Geotechnical Engineering

 Thome de Gamond, a French engineer, conducted the first systematic geological investigation of the Channel in 1833. He proposed numerous designs for a crossing. Gamond’s work considered the regional geography to design the Channel crossing, and many engineers followed in his footsteps. Although these nineteenth century proposals were ahead of their time, they understood the importance of getting a sound knowledge of the seabed topography and the geology along the route. These factors would be critical to determine the final success of the Channel. Modern geological site investigations use seismic profiling technology. This technology is used for deep-sea exploration, and checks exactly what is under the seabed, but only provides indirect information about the geology. Direct information is obtained through borehole drilling, which collects ground samples.

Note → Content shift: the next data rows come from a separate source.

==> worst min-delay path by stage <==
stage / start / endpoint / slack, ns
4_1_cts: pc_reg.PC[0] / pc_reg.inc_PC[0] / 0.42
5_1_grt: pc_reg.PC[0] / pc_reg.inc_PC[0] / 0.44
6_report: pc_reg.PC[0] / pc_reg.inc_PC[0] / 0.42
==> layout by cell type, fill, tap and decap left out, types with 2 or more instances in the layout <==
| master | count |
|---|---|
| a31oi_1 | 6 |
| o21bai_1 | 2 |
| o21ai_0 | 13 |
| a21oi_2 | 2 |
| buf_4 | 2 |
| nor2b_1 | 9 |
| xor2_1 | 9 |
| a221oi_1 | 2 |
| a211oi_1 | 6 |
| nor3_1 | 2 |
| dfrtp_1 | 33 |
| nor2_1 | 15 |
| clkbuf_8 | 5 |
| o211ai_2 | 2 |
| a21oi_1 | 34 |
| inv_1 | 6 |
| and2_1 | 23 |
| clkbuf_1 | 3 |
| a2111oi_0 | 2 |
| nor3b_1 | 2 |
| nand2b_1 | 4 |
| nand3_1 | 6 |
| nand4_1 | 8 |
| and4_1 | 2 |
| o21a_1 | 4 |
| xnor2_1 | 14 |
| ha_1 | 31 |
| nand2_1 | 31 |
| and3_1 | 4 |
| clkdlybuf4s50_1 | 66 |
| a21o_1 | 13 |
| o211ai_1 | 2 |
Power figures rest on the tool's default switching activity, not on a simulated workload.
$ cat flow/run.sh
#!/bin/bash
# OpenROAD 26Q1-2900-gdf79404cd8, Yosys 0.63+post, stock flow scripts
make -C /OpenROAD-flow-scripts/flow DESIGN_CONFIG=/design/flow/config.mk WORK_HOME=/design/flow/orfs finish
$ cat flow/config.mk
export PLATFORM = sky130hd
export DESIGN_NAME = counter
export DESIGN_NICKNAME = counter
export VERILOG_FILES = /design/flow/design.v
export SDC_FILE = /design/flow/constraint.sdc
export NUM_CORES = 4
export LEC_CHECK = 1
export CORE_AREA = 10 10 70 70
export DIE_AREA = 0 0 80 80
$ cat flow/constraint.sdc
current_design counter

set clk_period 1.0
set clk_io_pct 0.2

create_clock -name clk0 -period $clk_period [get_ports {clk}]

set non_clock_inputs [all_inputs -no_clocks]
set_input_delay [expr $clk_period * $clk_io_pct] -clock clk0 $non_clock_inputs
set_output_delay [expr $clk_period * $clk_io_pct] -clock clk0 [all_outputs]
$ cat flow/design.v
module counter(rst, clk, count);
input rst, clk;
output reg [3:0] count = 4'b0000;
always @ (posedge clk)
	begin
		if(rst)
			count = 0;
		else
			count = count + 1;
	end
endmodule	
==> deck_impl_summary.md <==
Synthesis and Place & Route Summary

Global routing
  • Wire length of the first global-routing pass: approximately 700 microns
  • Remaining global-route overflow: 0
  • Global-route total usage across every layer: about 1.6%
  • Via count of the first global-routing pass: between 150 and 200
  • Number of antenna violations at the first check in global routing: 0
  • Maximum number of pins on one net before global-route repair: 4

STA
  • Hold violation total from the final report: 0
  • Final worst setup slack: around 0.026 ns
  • Achievable Freq: between 1 and 1.5 GHz
  • Tcrit/Tclk final: between 90% and 100%
  • Setup Skew: 0.00502 ns
  • Number of max-slew violations in the final report: 0
  • Setup-violating endpoint count in the final report: 0
  • Worst slew margin relative to its limit: 91.3%
  • Pin slew with the least headroom to its limit: around 0.13 ns
  • Final worst path period need: 0.974 ns
  • RSZ-0062 raised after global routing: false

Placement
  • GPL Wtd Cong: 0.673
  • Pre-CTS worst setup slack: -0.148 ns
  • Count of input and output buffers: 5

Critical path
  • Critical Path Sink Type: output pin
  • Number of buffer and inverter stages on the critical path: 1
  • Crit start category: flop
  • Critical path's top delay family: flip-flops
  • Critical-path top delay cell: sky130_fd_sc_hd__dfxtp_2
  • Required @ worst endpoint: around 0.80 ns
  • Worst path cell trace: dlygate4sd2_1
  • Largest stage delay, worst path: ~0.31 ns
  • Category of the critical setup timing path: reg -> out
  • Maximum fanout count along the critical path: 2
  • Crit path arrival time: between 0.7 and 0.8 ns

Yosys
  • Yosys reg bits: 4
  • Syn. warnings: 1
  • Ranking of synthesized cells by instance count: 4 x sky130_fd_sc_hd__dfxtp_1, 3 x sky130_fd_sc_hd__nor2_1, 2 x sky130_fd_sc_hd__nor2b_1
  • Dominant cell area share: between 50% and 60%
  • Number of cells produced by synthesis: 13
  • Area of the mapped netlist: around 150 sq um
  • Area of the synthesized netlist per yosys stat: 145 sq um
  • Top_reg_cell synth: sky130_fd_sc_hd__dfxtp_1
  • Count of distinct cell types in the synthesized netlist: 7
  • Largest cells by area after synthesis: sky130_fd_sc_hd__dfxtp_1 55%, sky130_fd_sc_hd__mux2_4 10%, sky130_fd_sc_hd__ha_1 8.6%
  • Yosys cell count: 13
  • Fraction of registers with async set or reset after synthesis: 0%
  • Share of the yosys chip area belonging to registers: a little under three fifths
  • Count leader, synth: sky130_fd_sc_hd__dfxtp_1
  • Cell taking the most area after synthesis: sky130_fd_sc_hd__dfxtp_1
  • Average cell area after synthesis: between 10 and 15 sq um
  • Flip-flops with a built-in enable: 0

Clocking
  • Number of CTS-inserted buffers: 3
  • Buffer type at the clock tree root: sky130_fd_sc_hd__clkbuf_4
  • Clock latency on the worst-skew pair: 0.24 ns
  • Clock tree from TritonCTS: built
  • Clock slew at reported path FFs: about 0.040 ns
  • Number of H-tree levels: 1
  • Max Buffers Root-to-Sink: 2
  • Hold-fix buffer count after cts: 0
  • Number of clock sinks seen by CTS: 4

Route
  • DRT iter0 DRCs: 3
  • Drt pass-1 iters: 4
  • Routed wire length: about 440 microns
  • WL/cell: around 6.1 microns
  • Number of design rule violations left after detail routing: 0
  • Number of vias after detailed routing: 141
  • Via density per instance: 1.93
  • Count of antenna-violating nets left after detailed routing: 0

Layout
  • Area Overhead vs Synth: 116%
  • Number of flip-flops in the largest register: 4
  • Tally of filler cells in the layout: 399
  • Sequential cell area: approximately 85 sq um
  • Share of layout cells above drive strength 1: a little over half
  • Combinational gate area: roughly 65 sq um

Floorplanning
  • Core utilization before placement: 4.25%
  • Full die area: 6400 sq um
  • Vertical die dimension: ~80 microns
  • I/O pin cnt: 6
  • Core Rows: 21
  • Die boundary width: roughly 80 microns
  • Core Region: 3420 sq um

Flow run
  • Number of OpenROAD warnings: 25
  • Max-capacitance violation count: 0

Power and ir drop
  • Leak pwr: approximately 0.13 nW
  • Internal portion of total power: around 0.34 mW
  • Peak supply drop: 326 uV
  • Power spent charging and discharging nets: ~0.097 mW
  • Clk network pwr share: a little under half
  • Seq pwr share: about two fifths
  • Post-layout power: 0.440 mW
  • Fraction of power consumed by combinational cells: approximately an eighth
  • Switching power share of the total: 22.0%
  • Power per Cell Area: around 1400 nW/um^2

Outcome
  • Outcome: finished, final reports clean

Worst hold path
  • Class of the tightest hold or removal check: reg -> reg
**design/flow/run.sh**
```bash
#!/bin/bash
# OpenROAD 26Q1-2900-gdf79404cd8, Yosys 0.63+post, stock flow scripts
make -C /OpenROAD-flow-scripts/flow DESIGN_CONFIG=/design/flow/config.mk WORK_HOME=/design/flow/orfs finish
```
**design/flow/config.mk**
```make
export PLATFORM = sky130hd
export DESIGN_NAME = sp_ram_sync_rw
export DESIGN_NICKNAME = sp_ram_sync_rw
export VERILOG_FILES = /design/flow/design.v
export SDC_FILE = /design/flow/constraint.sdc
export NUM_CORES = 4
export LEC_CHECK = 1
export CORE_UTILIZATION = 30
export SYNTH_MEMORY_MAX_BITS = 65536
```
**design/flow/constraint.sdc**
```tcl
current_design sp_ram_sync_rw

set clk_period 35.8
set clk_io_pct 0.2

create_clock -name clk0 -period $clk_period [get_ports {clk}]

set non_clock_inputs [all_inputs -no_clocks]
set_input_delay [expr $clk_period * $clk_io_pct] -clock clk0 $non_clock_inputs
set_output_delay [expr $clk_period * $clk_io_pct] -clock clk0 [all_outputs]
```
**design/flow/design.v**
```verilog
module sp_ram_sync_rw(addr, data, clk, rd, wr, cs);
input [9:0] addr; 
input 		clk;
input 		rd;
input 		wr;
input 		cs;		 
inout [7:0] data;		 
reg [7:0] mem [1023 : 0];
reg [7:0] dout;
assign data = (cs && rd) ? dout : 8'bz;
always @ (posedge clk) 				 
	if(cs && wr && !rd) 	mem[addr] = data;
always @ (posedge clk)
	if(cs && rd && !wr) 	dout = mem[addr];
endmodule
```
==> summary.rpt <==
IMPLEMENTATION SUMMARY REPORT
----------------------------------------------------
[Synthesis]
  Top area contributor share ........................ 0.780
  Share of flip-flops with an asynchronous set or reset ........................ 0
  Top post-synthesis cells by area ........................ edfxtp_1, mux2i_1, mux4_2
  Synth Warn # ........................ 2
  Cell total in the yosys stat output ........................ 16400
  Most used flip-flop cell ........................ edfxtp_1
  Xor and xnor fraction of the mapped netlist area ........................ 0
  Number of instances in the synthesized netlist ........................ 16400
  Flops & latches, synth ........................ about 8000
  Simple-gate share of the synthesized area ........................ 0.0277
  Unique masters post-synth ........................ 49
  Combined area of all synthesized cells ........................ 316000 um2
  Synthesized chip area reported by yosys ........................ ~320000 um2
  Sequential area share after synthesis ........................ 0.780
  Mux frac, synth ........................ 0.139
  Post-Synthesis Mean Instance Area ........................ 19.3 um2
  Flip-flops with a built-in enable ........................ roughly 8200
  Synthesized-area fraction occupied by ao, oa, aoi and oai cells ........................ 0.0371
  Top cell type by total area after synthesis ........................ edfxtp_1
  Dominant kind of combinational cell ........................ multiplexers
  Synth Area in Adders ........................ 0

[Place]
  Routability congestion estimate ........................ 0.905
  Final HPWL from detailed placement ........................ 539 mm
  Area post-placement ........................ approximately 330000 um2
  Total of buffers placed on input and output ports ........................ 13
  Post-Place Cells ........................ 30000

[Clocking]
  Buffer levels on the longest clock path ........................ 4
  Maximum level of the CTS H-tree ........................ 6
  Root buf cell ........................ clkbuf_16
  Cts hold-fix bufs ........................ 0
  CTS sink count ........................ 8200
  Number of clock buffers inserted by TritonCTS ........................ about 800
  Quantity of gates resized following cts ........................ 0
  Buffers inserted during post-CTS setup optimization ........................ 0

[Outcome]
  Last stage ........................ clock tree synthesis (4_1_cts)
  Result of the run ........................ aborted with a tool error
  Halt Reason ........................ [error] [KeplerFormal.cpp:679] Workflow failed: Iso has multiple drivers: .data7, place1342.X0

[Die]
  Height of the die ........................ 1.03 mm
  Width of the die ........................ 1.03 mm
  Std-Cell Rows ........................ 376
  Ports ........................ 22
  Share of the core filled by cells before placement ........................ 0.301

----------------------------------------------------
[cells by family after synthesis]
group,after synthesis
compound gates,1760
buf+inv,1067
flops,8200
mux,3347
simple gates,2015
[through the flow]
stage	setup slack, ns	util
detailed placement	20.91	0.319
global placement	20.85	0.319
floorplan	16.62	-
[synth_stat cells (5+ instances only)]
| library cell | n |
|---|---|
| a211oi_1 | 7 |
| a21oi_1 | 18 |
| a221oi_1 | 21 |
| a22o_1 | 53 |
| a22oi_1 | 261 |
| a31oi_1 | 66 |
| a32oi_1 | 7 |
| a41oi_1 | 7 |
| and2_1 | 6 |
| and3_1 | 17 |
| buf_1 | 76 |
| buf_2 | 573 |
| buf_4 | 72 |
| buf_6 | 9 |
| clkbuf_1 | 336 |
| edfxtp_1 | 8200 |
| mux2_2 | 7 |
| mux2i_1 | 2521 |
| mux4_2 | 819 |
| nand2_1 | 132 |
| nand3_1 | 96 |
| nand3b_1 | 5 |
| nand4_1 | 24 |
| nand4b_1 | 7 |
| nand4bb_1 | 5 |
| nor2_1 | 1334 |
| nor2b_1 | 5 |
| nor3_1 | 145 |
| nor4_1 | 210 |
| o2111ai_1 | 98 |
| o21ai_0 | 134 |
| o221ai_1 | 22 |
| o22a_1 | 8 |
| o22ai_1 | 1050 |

The geology and topography of the area surrounding the tunnel was studied to determine the most suitable rock layers. Engineers wanted to make sure that no geological hazards could occur along the path of the tunnel. They were able to locate the exact location of the fault zones in the region. The studies revealed that the top and middle layers were not suitable for digging, because of the high porosity, which would allow for water to easily flow. Also, these higher layers of rock contained sand and gravel that would make it hard to drill. Geotechnical engineers found that the best layer was underneath the upper layers. This chalk layer was composed of mostly clay, was able to prevent the water from flowing, and would be the easiest to bore holes through.